PRESS RELEASE | EPHA joins Europe-wide challenge to patent for Hepatitis C treatment

Brussels,  27 March 2017

The European Public Health Alliance (EPHA) is among 30 civil society organisations from 17 European countries filing coordinated patent oppositions on Hepatitis C medicine Sofosbuvir with the European Patent Office (EPO).

The development of highly effective new treatments for Hepatitis C has been accompanied by outcry from patients and governments against exorbitant prices charged by the drug-makers.  The patent for Sofosbuvir – the basis for Hep C treatments including Sovaldi® and Harvoni® – is held by American pharmaceutical giant Gilead.
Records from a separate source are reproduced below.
## src/rtl/kr_seq_if.sv

```systemverilog
// Handshake bundle between the PRESENT-80 key-schedule engine and its neighbours.
// KR_SEQ_FINAL_KEY_EN adds the final-key outputs used to seed decryption key setup.
interface kr_seq_if;
  logic        in_valid;
  logic        in_ready;
  logic [79:0] key_in;
  logic        out_valid;
  logic        out_ready;
  logic [63:0] rk;
  logic [5:0]  rk_idx;
  logic        done;
`ifdef KR_SEQ_FINAL_KEY_EN
  logic [79:0] kfin;
  logic        kfin_valid;
`endif

  modport slave (
    input  in_valid, key_in, out_ready,
    output in_ready, out_valid, rk, rk_idx, done
`ifdef KR_SEQ_FINAL_KEY_EN
    , output kfin, kfin_valid
`endif
  );

  modport master (
    output in_valid, key_in, out_ready,
    input  in_ready, out_valid, rk, rk_idx, done
`ifdef KR_SEQ_FINAL_KEY_EN
    , input kfin, kfin_valid
`endif
  );
endinterface

```

## src/rtl/kr_seq.sv

```systemverilog
// PRESENT-80 key-schedule engine: loads one master key, streams RK1..RK32 on a valid/ready port.
// Optional KR_SEQ_FINAL_KEY_EN keeps the final 80-bit key register (K32) for decryption setup.
//
// state | meaning
// IDLE  | waiting for a master key, in_ready=1
// RUN   | presenting round key rk_idx, waiting for out_ready
module kr_seq (
  input  logic     clk,
  input  logic     rst,
  kr_seq_if.slave  bus
);

  localparam logic [5:0] NRND = 6'd32;

  typedef enum logic {IDLE, RUN} state_t;

  state_t      state_q, state_d;
  logic [79:0] kreg_q, kreg_d;
  logic [5:0]  rnd_q, rnd_d;
  logic        done_q, done_d;
`ifdef KR_SEQ_FINAL_KEY_EN
  logic [79:0] kfin_q, kfin_d;
  logic        kfin_valid_q, kfin_valid_d;
`endif

  function automatic logic [3:0] sbox(input logic [3:0] x);
    logic [3:0] y;
    case (x)
      4'h0: y = 4'hC;
      4'h1: y = 4'h5;
      4'h2: y = 4'h6;
      4'h3: y = 4'hB;
      4'h4: y = 4'h9;
      4'h5: y = 4'h0;
      4'h6: y = 4'hA;
      4'h7: y = 4'hD;
      4'h8: y = 4'h3;
      4'h9: y = 4'hE;
      4'hA: y = 4'hF;
      4'hB: y = 4'h8;
      4'hC: y = 4'h4;
      4'hD: y = 4'h7;
      4'hE: y = 4'h1;
      default: y = 4'h2;
    endcase
    return y;
  endfunction

  // Round-key update: rotate left 61, S-box on the top nibble, counter into bits 19..15.
  function automatic logic [79:0] kr(input logic [79:0] kinp, input logic [4:0] cnt);
    logic [79:0] r;
    r          = {kinp[18:0], kinp[79:19]};
    r[79:76]   = sbox(r[79:76]);
    r[19:15]   = r[19:15] ^ cnt;
    return r;
  endfunction

  always_comb begin
    state_d = state_q;
    kreg_d  = kreg_q;
    rnd_d   = rnd_q;
    done_d  = 1'b0;
`ifdef KR_SEQ_FINAL_KEY_EN
    kfin_d       = kfin_q;
    kfin_valid_d = kfin_valid_q;
`endif
    case (state_q)
      IDLE: begin
        if (bus.in_valid) begin
          kreg_d  = bus.key_in;
          rnd_d   = 6'd1;
          state_d = RUN;
`ifdef KR_SEQ_FINAL_KEY_EN
          kfin_valid_d = 1'b0;
`endif
        end
      end
      RUN: begin
        if (bus.out_ready) begin
          if (rnd_q == NRND) begin
            // kreg/rnd hold after the last key; outputs are masked in IDLE.
            state_d = IDLE;
            done_d  = 1'b1;
`ifdef KR_SEQ_FINAL_KEY_EN
            kfin_d       = kreg_q;
            kfin_valid_d = 1'b1;
`endif
          end else begin
            kreg_d = kr(kreg_q, rnd_q[4:0]);
            rnd_d  = rnd_q + 6'd1;
          end
        end
      end
      default: state_d = IDLE;
    endcase
  end

  always_ff @(posedge clk) begin
    if (rst) begin
      state_q <= IDLE;
      kreg_q  <= '0;
      rnd_q   <= '0;
      done_q  <= 1'b0;
`ifdef KR_SEQ_FINAL_KEY_EN
      kfin_q       <= '0;
      kfin_valid_q <= 1'b0;
`endif
    end else begin
      state_q <= state_d;
      kreg_q  <= kreg_d;
      rnd_q   <= rnd_d;
      done_q  <= done_d;
`ifdef KR_SEQ_FINAL_KEY_EN
      kfin_q       <= kfin_d;
      kfin_valid_q <= kfin_valid_d;
`endif
    end
  end

  assign bus.in_ready  = (state_q == IDLE);
  assign bus.out_valid = (state_q == RUN);
  assign bus.rk        = (state_q == RUN) ? kreg_q[79:16] : 64'd0;
  assign bus.rk_idx    = (state_q == RUN) ? rnd_q : 6'd0;
  assign bus.done      = done_q;
`ifdef KR_SEQ_FINAL_KEY_EN
  assign bus.kfin       = kfin_q;
  assign bus.kfin_valid = kfin_valid_q;
`endif

endmodule
```

## src/flat_wrapper.sv

```systemverilog
// flat-port wrapper written by rule: the top's interface ports become plain ports
module kr_seq_flat 
  (clk, rst, bus_in_valid, bus_key_in, bus_out_ready, bus_in_ready, bus_out_valid, bus_rk, bus_rk_idx, bus_done);
  kr_seq_if bus_i ();
  input  logic clk;
  input  logic rst;
  input wire logic [$bits(bus_i.in_valid)-1:0] bus_in_valid;
  input wire logic [$bits(bus_i.key_in)-1:0] bus_key_in;
  input wire logic [$bits(bus_i.out_ready)-1:0] bus_out_ready;
  output wire logic [$bits(bus_i.in_ready)-1:0] bus_in_ready;
  output wire logic [$bits(bus_i.out_valid)-1:0] bus_out_valid;
  output wire logic [$bits(bus_i.rk)-1:0] bus_rk;
  output wire logic [$bits(bus_i.rk_idx)-1:0] bus_rk_idx;
  output wire logic [$bits(bus_i.done)-1:0] bus_done;
  assign bus_i.in_valid = bus_in_valid;
  assign bus_i.key_in = bus_key_in;
  assign bus_i.out_ready = bus_out_ready;
  assign bus_in_ready = bus_i.in_ready;
  assign bus_out_valid = bus_i.out_valid;
  assign bus_rk = bus_i.rk;
  assign bus_rk_idx = bus_i.rk_idx;
  assign bus_done = bus_i.done;
  kr_seq u_core (.clk(clk), .rst(rst), .bus(bus_i));
endmodule
```
$ cat src/rtl/multicycle_control.sv
// rtl/multicycle_control.sv - main control FSM for the multi-cycle MIPS datapath
module multicycle_control #(
    parameter int CNT_W = 16
) (
    input  logic             clk_i,
    input  logic             rst_i,
    input  logic [5:0]       opcode_i,
    input  logic             mem_ready_i,
    output logic             PCWrite_o,
    output logic             PCWriteCond_o,
    output logic             IorD_o,
    output logic             MemRead_o,
    output logic             MemWrite_o,
    output logic             IRWrite_o,
    output logic             MemtoReg_o,
    output logic             RegDst_o,
    output logic             RegWrite_o,
    output logic             ALUSrcA_o,
    output logic [1:0]       ALUSrcB_o,
    output logic [1:0]       PCSource_o,
    output logic [1:0]       ALUOp_o,
    output logic [3:0]       state_o,
    output logic             illegal_o,
    output logic [CNT_W-1:0] instr_cnt_o
);

    typedef enum logic [3:0] {
        S_FETCH  = 4'd0,
        S_DECODE = 4'd1,
        S_MEMADR = 4'd2,
        S_MEMRD  = 4'd3,
        S_MEMWB  = 4'd4,
        S_MEMWR  = 4'd5,
        S_EXEC   = 4'd6,
        S_RWB    = 4'd7,
        S_BRANCH = 4'd8,
        S_JUMP   = 4'd9,
        S_IEXEC  = 4'd10,
        S_IWB    = 4'd11
    } state_t;

    localparam logic [5:0] OP_R    = 6'b000000;
    localparam logic [5:0] OP_LW   = 6'b100011;
    localparam logic [5:0] OP_SW   = 6'b101011;
    localparam logic [5:0] OP_BEQ  = 6'b000100;
    localparam logic [5:0] OP_J    = 6'b000010;
    localparam logic [5:0] OP_ADDI = 6'b001000;
    localparam logic [5:0] OP_ORI  = 6'b001101;

    state_t           state_q, state_d;
    logic [CNT_W-1:0] cnt_q, cnt_d;
    logic             retire;

    // Strobes before reset gating; they must never fire while reset is held.
    logic pc_write, pc_write_cond, mem_read, mem_write, ir_write, reg_write, illegal;

    // State and retired-instruction counter registers.
    always_ff @(posedge clk_i) begin
        if (!rst_i) begin
            state_q <= S_FETCH;
            cnt_q   <= '0;
        end else begin
            state_q <= state_d;
            cnt_q   <= cnt_d;
        end
    end

    // Next-state and Moore output decode; FETCH strobes and illegal also look at inputs.
    always_comb begin
        state_d       = state_q;
        retire        = 1'b0;
        pc_write      = 1'b0;
        pc_write_cond = 1'b0;
        mem_read      = 1'b0;
        mem_write     = 1'b0;
        ir_write      = 1'b0;
        reg_write     = 1'b0;
        illegal       = 1'b0;
        IorD_o        = 1'b0;
        MemtoReg_o    = 1'b0;
        RegDst_o      = 1'b0;
        ALUSrcA_o     = 1'b0;
        ALUSrcB_o     = 2'b00;
        PCSource_o    = 2'b00;
        ALUOp_o       = 2'b00;
        case (state_q)
            S_FETCH: begin
                mem_read  = 1'b1;
                ALUSrcB_o = 2'b01;
                ALUOp_o   = 2'b10;
                if (mem_ready_i) begin
                    ir_write = 1'b1;
                    pc_write = 1'b1;
                    state_d  = S_DECODE;
                end
            end
            S_DECODE: begin
                ALUSrcB_o = 2'b11;
                ALUOp_o   = 2'b10;
                case (opcode_i)
                    OP_LW, OP_SW:     state_d = S_MEMADR;
                    OP_R:             state_d = S_EXEC;
                    OP_BEQ:           state_d = S_BRANCH;
                    OP_J:             state_d = S_JUMP;
                    OP_ADDI, OP_ORI:  state_d = S_IEXEC;
                    default: begin
                        illegal = 1'b1;
                        state_d = S_FETCH;
                    end
                endcase
            end
            S_MEMADR: begin
                ALUSrcA_o = 1'b1;
                ALUSrcB_o = 2'b10;
                ALUOp_o   = 2'b10;
                state_d   = (opcode_i == OP_LW) ? S_MEMRD : S_MEMWR;
            end
            S_MEMRD: begin
                mem_read = 1'b1;
                IorD_o   = 1'b1;
                if (mem_ready_i) state_d = S_MEMWB;
            end
            S_MEMWB: begin
                reg_write  = 1'b1;
                MemtoReg_o = 1'b1;
                retire     = 1'b1;
                state_d    = S_FETCH;
            end
            S_MEMWR: begin
                mem_write = 1'b1;
                IorD_o    = 1'b1;
                if (mem_ready_i) begin
                    retire  = 1'b1;
                    state_d = S_FETCH;
                end
            end
            S_EXEC: begin
                ALUSrcA_o = 1'b1;
                ALUOp_o   = 2'b00;
                state_d   = S_RWB;
            end
            S_RWB: begin
                RegDst_o  = 1'b1;
                reg_write = 1'b1;
                retire    = 1'b1;
                state_d   = S_FETCH;
            end
            S_BRANCH: begin
                ALUSrcA_o     = 1'b1;
                ALUOp_o       = 2'b11;
                pc_write_cond = 1'b1;
                PCSource_o    = 2'b01;
                retire        = 1'b1;
                state_d       = S_FETCH;
            end
            S_JUMP: begin
                pc_write   = 1'b1;
                PCSource_o = 2'b10;
                retire     = 1'b1;
                state_d    = S_FETCH;
            end
            S_IEXEC: begin
                ALUSrcA_o = 1'b1;
                ALUSrcB_o = 2'b10;
                ALUOp_o   = (opcode_i == OP_ORI) ? 2'b01 : 2'b10;
                state_d   = S_IWB;
            end
            S_IWB: begin
                reg_write = 1'b1;
                retire    = 1'b1;
                state_d   = S_FETCH;
            end
            default: state_d = S_FETCH;
        endcase
        cnt_d = retire ? cnt_q + {{(CNT_W-1){1'b0}}, 1'b1} : cnt_q;
    end

    assign PCWrite_o     = pc_write      & rst_i;
    assign PCWriteCond_o = pc_write_cond & rst_i;
    assign MemRead_o     = mem_read      & rst_i;
    assign MemWrite_o    = mem_write     & rst_i;
    assign IRWrite_o     = ir_write      & rst_i;
    assign RegWrite_o    = reg_write     & rst_i;
    assign illegal_o     = illegal       & rst_i;
    assign state_o       = state_q;
    assign instr_cnt_o   = cnt_q;

endmodule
Patent-based monopolies and exclusivities encourage price-setting at extreme levels, such as the average EUR55,000 Gilead charged per patient in Europe for a 12-week regimen, in contrast to production costs estimated at less than EUR1 per pill.

For governments in Europe, the asking prices are either entirely unaffordable or force rationing to a very limited number of patients at critical stages of the disease. Patent opposition is a mechanism provided for in the European Patent Office rules, which can shorten the duration of a patent or remove it, if validated. This can pave the way to restrict the monopolistic price setting and to enable competition, including from generics.

EPHA President Archie Turnbull says,

EPHA respects today’s medicine patents system, and with this filing aims to ensure that drug-makers play by the rules. The successful first patent opposition launched by our member Médecins du Monde (MdM) in 2015, vindicated their concerns that this is not always the case. Today’s filing builds on this important precedent and is another step towards better access to medicines.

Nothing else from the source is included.